Andate alla sacra grotta, dove il nostro Salvatore c’insegna tante virtù col suo silenzio; e che cosa non ci dice tacendo?… Mentre si strugge d’amore per noi, il suo piccolo Cuore dovrebbe veramente infiammare il nostro. Vedete quanto amorosamente porta scritto il vostro nome in fondo a quel Cuore divino, che palpita sulla paglia per l’affettuosa passione del vostro avanzamento nella virtù, e non manda un sol sospiro verso il Padre suo, nel quale voi non abbiate parte, né una sola aspirazione, che non sia per il vostro bene. La calamita attira il ferro e l’ambra la paglia e il fieno; quanto a noi, o siamo ferro per durezza, o paglia per fragilità, ci dobbiamo unire a questo Divin Bambinello, che è un vero tira cuori.
San Francesco di Sales, Lett. spirit.
Nel 1596 S. Francesco di Sales passò la notte e il giorno di Natale nella chiesa di S. Ippolito a Tonon, da lui strappata dalle mani degli eretici. Offrì il primo sacrificio in quel Tempio purificato, e può dirsi che, come i Maccabei, antichi zelatori della legge di Dio e del Tempio santo, egli pure lo aveva ristabilito con la spada in una mano e l’acquasantiera nell’altra, avendo dovuto combattere la malizia spirituale degli eretici e l’avarizia temporale dei Ministri di Ginevra e di Berna, usurpatori dei benefici ecclesiastici dello Chablais. Erano settant’anni da che l’eresia, avendolo profanato, possedeva quel tempio; ora il nostro valoroso Apostolo, in questa occasione, poté confessarvi e comunicarvi quasi ottocento convertiti: vi celebrò le tre Messe, a mezzanotte, all’alba e sulle ore dieci; vi tenne pure un sermone evangelico, narrando semplicemente il Mistero della Natività di Gesù Cristo, con alcune devote riflessioni morali; il quale riuscì tanto utile e fu tanto benedetto da Dio, da procurargli parecchi neofiti.
Da che fu sacerdote, il nostro santo Vescovo non lasciò mai passare la solennità del Natale senza predicare, e spesso teneva due sermoni: uno la notte e l’altro il giorno, possedendo un’ammirabile destrezza e soavità per parlare della Nascita del Salvatore.

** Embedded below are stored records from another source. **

$ cat src/rtl/bram_load_sequencer.sv
`default_nettype none
// ============================================================================
//  Module      : bram_load_sequencer
//  Description : Fills the input-matrix BRAM and the weight-matrix BRAM from
//                two ready/valid word streams, pairing consecutive words so
//                that both true-dual-port write ports are used every second
//                accepted word, then pulses write_phase_done to hand off to
//                the read/compute phase.
//  Revision    : 1.0  initial release
// ============================================================================
module bram_load_sequencer #(
    parameter int DATA_WIDTH_A = 16,
    parameter int DATA_WIDTH_B = 32,
    parameter int ADDR_WIDTH_A = 4,
    parameter int ADDR_WIDTH_B = 4,
    parameter int NUM_A_WORDS  = 9,
    parameter int NUM_B_WORDS  = 12
) (
    input  logic                    clk,
    input  logic                    rst_n,
    input  logic                    load_start,

    input  logic                    a_valid,
    output logic                    a_ready,
    input  logic [DATA_WIDTH_A-1:0] a_data,

    input  logic                    w_valid,
    output logic                    w_ready,
    input  logic [DATA_WIDTH_B-1:0] w_data,

    output logic                    in_mat_ena,
    output logic                    in_mat_wea,
    output logic [ADDR_WIDTH_A-1:0] in_mat_wr_addra,
    output logic [DATA_WIDTH_A-1:0] in_mat_dina,
    output logic                    in_mat_enb,
    output logic                    in_mat_web,
    output logic [ADDR_WIDTH_A-1:0] in_mat_wr_addrb,
    output logic [DATA_WIDTH_A-1:0] in_mat_dinb,

    output logic                    w_mat_ena,
    output logic                    w_mat_wea,
    output logic [ADDR_WIDTH_B-1:0] w_mat_wr_addra,
    output logic [DATA_WIDTH_B-1:0] w_mat_dina,
    output logic                    w_mat_enb,
    output logic                    w_mat_web,
    output logic [ADDR_WIDTH_B-1:0] w_mat_wr_addrb,
    output logic [DATA_WIDTH_B-1:0] w_mat_dinb,

    output logic                    write_phase_done,
    output logic                    busy
);

    // One word counter is shared by both load phases, so it is sized for the wider address.
    localparam int CNT_W = (ADDR_WIDTH_A > ADDR_WIDTH_B) ? ADDR_WIDTH_A : ADDR_WIDTH_B;

    localparam logic [2:0] c_IDLE    = 3'd0;
    localparam logic [2:0] c_LOAD_IN = 3'd1;
    localparam logic [2:0] c_LOAD_W  = 3'd2;
    localparam logic [2:0] c_FLUSH   = 3'd3;
    localparam logic [2:0] c_DONE    = 3'd4;

    localparam logic [CNT_W-1:0] c_LAST_A  = CNT_W'(NUM_A_WORDS - 1);
    localparam logic [CNT_W-1:0] c_LAST_B  = CNT_W'(NUM_B_WORDS - 1);
    localparam logic [CNT_W-1:0] c_CNT_ONE = CNT_W'(1);

    logic [2:0]              r_state;
    logic [2:0]              w_next_state;
    logic [CNT_W-1:0]        r_cnt;
    logic [CNT_W-1:0]        w_cnt_prev;
    logic                    r_pending;
    logic [DATA_WIDTH_A-1:0] r_hold_a;
    logic [DATA_WIDTH_B-1:0] r_hold_w;
    logic                    r_phase_done;
    logic                    w_a_fire;
    logic                    w_w_fire;
    logic                    w_a_last;
    logic                    w_w_last;
    logic                    w_start;

    // A handshake can only complete while the matching phase owns its stream.
    assign w_a_fire   = a_valid && (r_state == c_LOAD_IN);
    assign w_w_fire   = w_valid && (r_state == c_LOAD_W);
    assign w_a_last   = w_a_fire && (r_cnt == c_LAST_A);
    assign w_w_last   = w_w_fire && (r_cnt == c_LAST_B);
    assign w_start    = load_start && ((r_state == c_IDLE) || (r_state == c_DONE));
    // The held word of a pair always sits one address below the current word.
    assign w_cnt_prev = r_cnt - c_CNT_ONE;

    // State register.
    always_ff @(posedge clk) begin
        if (!rst_n) begin
            r_state <= c_IDLE;
        end else begin
            r_state <= w_next_state;
        end
    end

    // Next-state logic: load_start is honoured only from IDLE or DONE.
    always_comb begin
        w_next_state = r_state;
        case (r_state)
            c_IDLE, c_DONE: if (w_start)  w_next_state = c_LOAD_IN;
            c_LOAD_IN:      if (w_a_last) w_next_state = c_LOAD_W;
            c_LOAD_W:       if (w_w_last) w_next_state = c_FLUSH;
            c_FLUSH:                      w_next_state = c_DONE;
            default:                      w_next_state = c_IDLE;
        endcase
    end

    // State-decoded stream readiness and busy indication.
    always_comb begin
        a_ready = (r_state == c_LOAD_IN);
        w_ready = (r_state == c_LOAD_W);
        busy    = (r_state == c_LOAD_IN) || (r_state == c_LOAD_W) || (r_state == c_FLUSH);
    end

    assign write_phase_done = r_phase_done;

    // Word counting, pair holding and registered BRAM write ports; enables are single-cycle.
    always_ff @(posedge clk) begin
        if (!rst_n) begin
            r_cnt           <= '0;
            r_pending       <= 1'b0;
            r_hold_a        <= '0;
            r_hold_w        <= '0;
            r_phase_done    <= 1'b0;
            in_mat_ena      <= 1'b0;
            in_mat_wea      <= 1'b0;
            in_mat_wr_addra <= '0;
            in_mat_dina     <= '0;
            in_mat_enb      <= 1'b0;
            in_mat_web      <= 1'b0;
            in_mat_wr_addrb <= '0;
            in_mat_dinb     <= '0;
            w_mat_ena       <= 1'b0;
            w_mat_wea       <= 1'b0;
            w_mat_wr_addra  <= '0;
            w_mat_dina      <= '0;
            w_mat_enb       <= 1'b0;
            w_mat_web       <= 1'b0;
            w_mat_wr_addrb  <= '0;
            w_mat_dinb      <= '0;
        end else begin
            in_mat_ena   <= 1'b0;
            in_mat_wea   <= 1'b0;
            in_mat_enb   <= 1'b0;
            in_mat_web   <= 1'b0;
            w_mat_ena    <= 1'b0;
            w_mat_wea    <= 1'b0;
            w_mat_enb    <= 1'b0;
            w_mat_web    <= 1'b0;
            r_phase_done <= (r_state == c_FLUSH);

            if (w_start) begin
                r_cnt     <= '0;
                r_pending <= 1'b0;
            end else if (w_a_fire) begin
                if (r_pending) begin
                    in_mat_ena      <= 1'b1;
                    in_mat_wea      <= 1'b1;
                    in_mat_wr_addra <= w_cnt_prev[ADDR_WIDTH_A-1:0];
                    in_mat_dina     <= r_hold_a;
                    in_mat_enb      <= 1'b1;
                    in_mat_web      <= 1'b1;
                    in_mat_wr_addrb <= r_cnt[ADDR_WIDTH_A-1:0];
                    in_mat_dinb     <= a_data;
                    r_pending       <= 1'b0;
                end else if (w_a_last) begin
                    // Odd word count: the unpaired tail goes out on port A alone.
                    in_mat_ena      <= 1'b1;
                    in_mat_wea      <= 1'b1;
                    in_mat_wr_addra <= r_cnt[ADDR_WIDTH_A-1:0];
                    in_mat_dina     <= a_data;
                end else begin
                    r_hold_a  <= a_data;
                    r_pending <= 1'b1;
                end
                r_cnt <= w_a_last ? '0 : (r_cnt + c_CNT_ONE);
            end else if (w_w_fire) begin
                if (r_pending) begin
                    w_mat_ena      <= 1'b1;
                    w_mat_wea      <= 1'b1;
                    w_mat_wr_addra <= w_cnt_prev[ADDR_WIDTH_B-1:0];
                    w_mat_dina     <= r_hold_w;
                    w_mat_enb      <= 1'b1;
                    w_mat_web      <= 1'b1;
                    w_mat_wr_addrb <= r_cnt[ADDR_WIDTH_B-1:0];
                    w_mat_dinb     <= w_data;
                    r_pending      <= 1'b0;
                end else if (w_w_last) begin
                    w_mat_ena      <= 1'b1;
                    w_mat_wea      <= 1'b1;
                    w_mat_wr_addra <= r_cnt[ADDR_WIDTH_B-1:0];
                    w_mat_dina     <= w_data;
                end else begin
                    r_hold_w  <= w_data;
                    r_pending <= 1'b1;
                end
                r_cnt <= w_w_last ? '0 : (r_cnt + c_CNT_ONE);
            end
        end
    end

endmodule
`default_nettype wire
--- src/rtl/scu_dma_bus_arbiter.sv ---
// SCU DMA bus arbiter.
// Fixed-priority ownership of the external DMA bus between the three level
// channels (L0 > L1 > L2) and the DSP DMA port, with per-transfer ACK,
// burst preemption after MAX_BURST transfers and a stretched END pulse.
module scu_dma_bus_arbiter #(
  parameter int MAX_BURST = 8,
  parameter int END_LEN   = 4
) (
  input  logic       CLK,
  input  logic       RST,
  input  logic       CE,
  input  logic [3:0] REQ,
  input  logic [3:0] LAST,
  input  logic [3:0] WE,
  output logic [3:0] GNT,
  output logic [3:0] ACK,
  output logic [3:0] END,
  output logic       BUS_REQ,
  output logic [1:0] BUS_SEL,
  output logic       BUS_WE,
  input  logic       BUS_RDY,
  output logic       BUSY
);

  // END must be held for at least one CE cycle, even if configured lower.
  localparam int END_LEN_C = (END_LEN < 1) ? 1 : END_LEN;
  localparam int EW = (END_LEN_C > 1) ? $clog2(END_LEN_C) : 1;
  localparam logic [EW-1:0] END_LAST = EW'(END_LEN_C - 1);

  typedef enum logic [1:0] {
    IDLE = 2'd0,
    XFER = 2'd1,
    HOLD = 2'd2,
    DONE = 2'd3
  } state_t;

  state_t        state, state_nxt;
  logic [1:0]    owner, owner_nxt;
  logic [7:0]    burst_cnt, burst_cnt_nxt;
  logic [EW-1:0] end_cnt, end_cnt_nxt;
  logic [3:0]    ack_q, ack_nxt;

  logic [3:0]    owner_mask;
  logic [3:0]    higher_req;
  logic [7:0]    cnt_inc;
  logic          cnt_at_limit;
  logic          ack_idle;

  // Index of the highest-priority set bit (bit 0 wins); 3 when only DSP or none.
  function automatic logic [1:0] pick(input logic [3:0] r);
    if (r[0])      pick = 2'd0;
    else if (r[1]) pick = 2'd1;
    else if (r[2]) pick = 2'd2;
    else           pick = 2'd3;
  endfunction

  // Helper terms: owner one-hot, requests that outrank the owner, saturating count.
  always_comb begin
    owner_mask   = 4'b0001 << owner;
    higher_req   = REQ & (owner_mask - 4'b0001);
    cnt_inc      = (burst_cnt == 8'hFF) ? burst_cnt : burst_cnt + 8'd1;
    cnt_at_limit = (MAX_BURST != 0) && (int'(cnt_inc) >= MAX_BURST);
    ack_idle     = (ack_q == 4'b0000);
  end

  // State register; everything advances only on CE-qualified edges.
  always_ff @(posedge CLK or posedge RST) begin
    if (RST) begin
      state     <= IDLE;
      owner     <= 2'd0;
      burst_cnt <= 8'd0;
      end_cnt   <= '0;
      ack_q     <= 4'b0000;
    end else if (CE) begin
      state     <= state_nxt;
      owner     <= owner_nxt;
      burst_cnt <= burst_cnt_nxt;
      end_cnt   <= end_cnt_nxt;
      ack_q     <= ack_nxt;
    end
  end

  // Next-state logic: arbitration, transfer completion, preemption and END timing.
  always_comb begin
    state_nxt     = state;
    owner_nxt     = owner;
    burst_cnt_nxt = burst_cnt;
    end_cnt_nxt   = end_cnt;
    ack_nxt       = 4'b0000;
    case (state)
      IDLE: begin
        if (|REQ) begin
          owner_nxt     = pick(REQ);
          burst_cnt_nxt = 8'd0;
          state_nxt     = XFER;
        end
      end
      XFER: begin
        // The bus request is withdrawn while ACK is high, so BUS_RDY is only
        // meaningful once the previous acknowledge has retired.
        if (BUS_RDY && ack_idle) begin
          ack_nxt       = owner_mask;
          burst_cnt_nxt = cnt_inc;
          if (REQ[owner] && LAST[owner]) begin
            state_nxt   = DONE;
            end_cnt_nxt = '0;
          end else if (cnt_at_limit && (|higher_req)) begin
            owner_nxt     = pick(higher_req);
            burst_cnt_nxt = 8'd0;
          end else if (!REQ[owner]) begin
            state_nxt = HOLD;
          end
        end
      end
      HOLD: begin
        if (REQ[owner]) begin
          state_nxt = XFER;
        end else if (|higher_req) begin
          owner_nxt     = pick(higher_req);
          burst_cnt_nxt = 8'd0;
          state_nxt     = XFER;
        end
      end
      DONE: begin
        if (end_cnt == END_LAST) begin
          state_nxt   = IDLE;
          end_cnt_nxt = '0;
        end else begin
          end_cnt_nxt = end_cnt + 1'b1;
        end
      end
      default: state_nxt = IDLE;
    endcase
  end

  // Outputs decoded from registered state so reset clears them immediately.
  always_comb begin
    BUSY    = (state != IDLE);
    GNT     = BUSY ? owner_mask : 4'b0000;
    ACK     = ack_q;
    END     = (state == DONE) ? owner_mask : 4'b0000;
    BUS_REQ = (state == XFER) && ack_idle;
    BUS_SEL = BUS_REQ ? owner : 2'd0;
    BUS_WE  = BUS_REQ & WE[owner];
  end

endmodule
$ cat src/rtl/reg_writeback_ctrl.sv
// reg_writeback_ctrl: merges ALU and load results through a small FIFO into the register file write port,
// tracking reserved-but-unwritten destinations in a busy scoreboard.
module reg_writeback_ctrl #(
  parameter int FIFO_DEPTH = 4,
  parameter int DATA_W     = 32,
  parameter int ADDR_W     = 5
) (
  input  logic                          clk,
  input  logic                          reset,
  input  logic                          alu_valid,
  input  logic [ADDR_W-1:0]             alu_addr,
  input  logic [DATA_W-1:0]             alu_data,
  output logic                          alu_ready,
  input  logic                          mem_valid,
  input  logic [ADDR_W-1:0]             mem_addr,
  input  logic [DATA_W-1:0]             mem_data,
  output logic                          mem_ready,
  input  logic                          reserve_valid,
  input  logic [ADDR_W-1:0]             reserve_addr,
  output logic [31:0]                   busy_mask,
  output logic                          reg_write,
  output logic [ADDR_W-1:0]             write_addr,
  output logic [DATA_W-1:0]             write_data,
  output logic [$clog2(FIFO_DEPTH):0]   fifo_count
);
  localparam int PW = $clog2(FIFO_DEPTH);
  localparam int CW = PW + 1;
  localparam int EW = ADDR_W + DATA_W;
  logic [EW-1:0]     buf_q [FIFO_DEPTH];
  logic [PW-1:0]     rd_ptr, wr_ptr;
  logic              full, push, pop;
  logic [EW-1:0]     push_entry, head;
  logic [ADDR_W-1:0] head_addr;
  logic [31:0]       busy_next;
  // ready ignores a same-cycle pop, so a full buffer always stalls for one cycle
  assign full       = fifo_count == CW'(FIFO_DEPTH);
  assign mem_ready  = !full;
  assign alu_ready  = !full && !mem_valid;
  assign push       = (mem_valid && mem_ready) || (alu_valid && alu_ready);
  assign push_entry = mem_valid ? {mem_addr, mem_data} : {alu_addr, alu_data};
  assign pop        = fifo_count != '0;
  assign head       = buf_q[rd_ptr];
  assign head_addr  = head[EW-1:DATA_W];
  always_comb begin
    busy_next = busy_mask;
    if (pop && head_addr != '0) busy_next[head_addr] = 1'b0;
    if (reserve_valid && reserve_addr != '0) busy_next[reserve_addr] = 1'b1;
    busy_next[0] = 1'b0;
  end
  always_ff @(posedge clk)
    if (push) buf_q[wr_ptr] <= push_entry;
  always_ff @(posedge clk or negedge reset)
    if (!reset) begin
      rd_ptr     <= '0;
      wr_ptr     <= '0;
      fifo_count <= '0;
      busy_mask  <= '0;
      reg_write  <= 1'b0;
      write_addr <= '0;
      write_data <= '0;
    end else begin
      if (push) wr_ptr <= wr_ptr + PW'(1);
      if (pop) rd_ptr <= rd_ptr + PW'(1);
      fifo_count <= fifo_count + CW'(push) - CW'(pop);
      busy_mask  <= busy_next;
      reg_write  <= pop && head_addr != '0;
      if (pop) begin
        write_addr <= head_addr;
        write_data <= head[DATA_W-1:0];
      end
    end
endmodule
File: config.mk
export PLATFORM = sky130hd
export DESIGN_NAME = pwm_generator
export DESIGN_NICKNAME = d
export VERILOG_FILES = /design/src/rtl/pwm_generator.sv
export SDC_FILE = /design/constraint.sdc
export NUM_CORES = 1
export LEC_CHECK = 0
export ABC_AREA = 1
export BUFFER_PORTS_ARGS = -buffer_cell sky130_fd_sc_hd__buf_4
export CAP_MARGIN = 20
export CORE_UTILIZATION = 60
export CTS_CLUSTER_DIAMETER = 200
export DETAILED_ROUTE_END_ITERATION = 6
export PLACE_DENSITY = 0.88
export SYNTH_ARGS = -nofsm -noshare
export SYNTH_HDL_FRONTEND = slang
export SYNTH_SLANG_ARGS = --single-unit
File: constraint.sdc
create_clock -name clock -period 2.9 [get_ports clock]
set_clock_uncertainty 0.05 [all_clocks]
set_input_delay 0 -clock clock [delete_from_list [all_inputs] [get_ports clock]]
set_output_delay 0 -clock clock [all_outputs]
set_load 0.02 [all_outputs]
**config.mk**
```make
export PLATFORM = sky130hd
export DESIGN_NAME = uart_word_rx
export DESIGN_NICKNAME = d
export VERILOG_FILES = /design/src/rtl/uart_pkg.sv /design/src/rtl/uart_byte_rx.sv /design/src/rtl/uart_word_rx.sv
export SDC_FILE = /design/constraint.sdc
export NUM_CORES = 1
export LEC_CHECK = 0
export ABC_AREA = 1
export ABC_CLOCK_PERIOD_IN_PS = 1970
export CORE_ASPECT_RATIO = 0.75
export CORE_MARGIN = 1.5
export CORE_UTILIZATION = 32
export CTS_BUF_LIST = sky130_fd_sc_hd__clkbuf_4 sky130_fd_sc_hd__clkbuf_8
export CTS_CLUSTER_SIZE = 12
export DETAILED_ROUTE_END_ITERATION = 8
export HOLD_SLACK_MARGIN = 0.06
export SYNTH_ARGS = -nofsm -noshare
export SYNTH_HDL_FRONTEND = slang
export SYNTH_SLANG_ARGS = --single-unit
```
**constraint.sdc**
```tcl
create_clock -name clk -period 1.97 [get_ports clk]
set_input_delay 0.197 -clock clk [delete_from_list [all_inputs] [get_ports clk]]
set_output_delay 0.197 -clock clk [all_outputs]
set_load 0.005 [all_outputs]
```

Nel 1622, tre giorni prima della beata sua morte, in questa solennità di Natale, dopo aver celebrato la sua seconda Messa nella chiesa dei Domenicani, tornò alla Visitazione, per celebrarvi la terza, ma trovò il cappellano sul punto di salire all’altare; naturalmente il buon sacerdote voleva cedergli il posto, ma egli non volle e disse con grazia esser vantaggioso per lui avere un po’ di tempo per raccogliersi; e in un cantuccio della chiesa ascoltò in ginocchio le tre Messe del cappellano, per cominciare la sua verso mezzogiorno. Nel pomeriggio presiedette la cerimonia di Vestizione di due novizie, predicando sulle parole dell’Epistola del giorno: «Rinunziamo all’empietà e ai desideri del secolo, per vivere con sobrietà, giustizia e santità su questa terra… » Poi, dopo un po’ di riposo, si portò a salutare la Regina Madre Maria de Medicis, che partiva l’indomani e, malgrado una grande stanchezza, non poté lasciare la Corte che a notte inoltrata.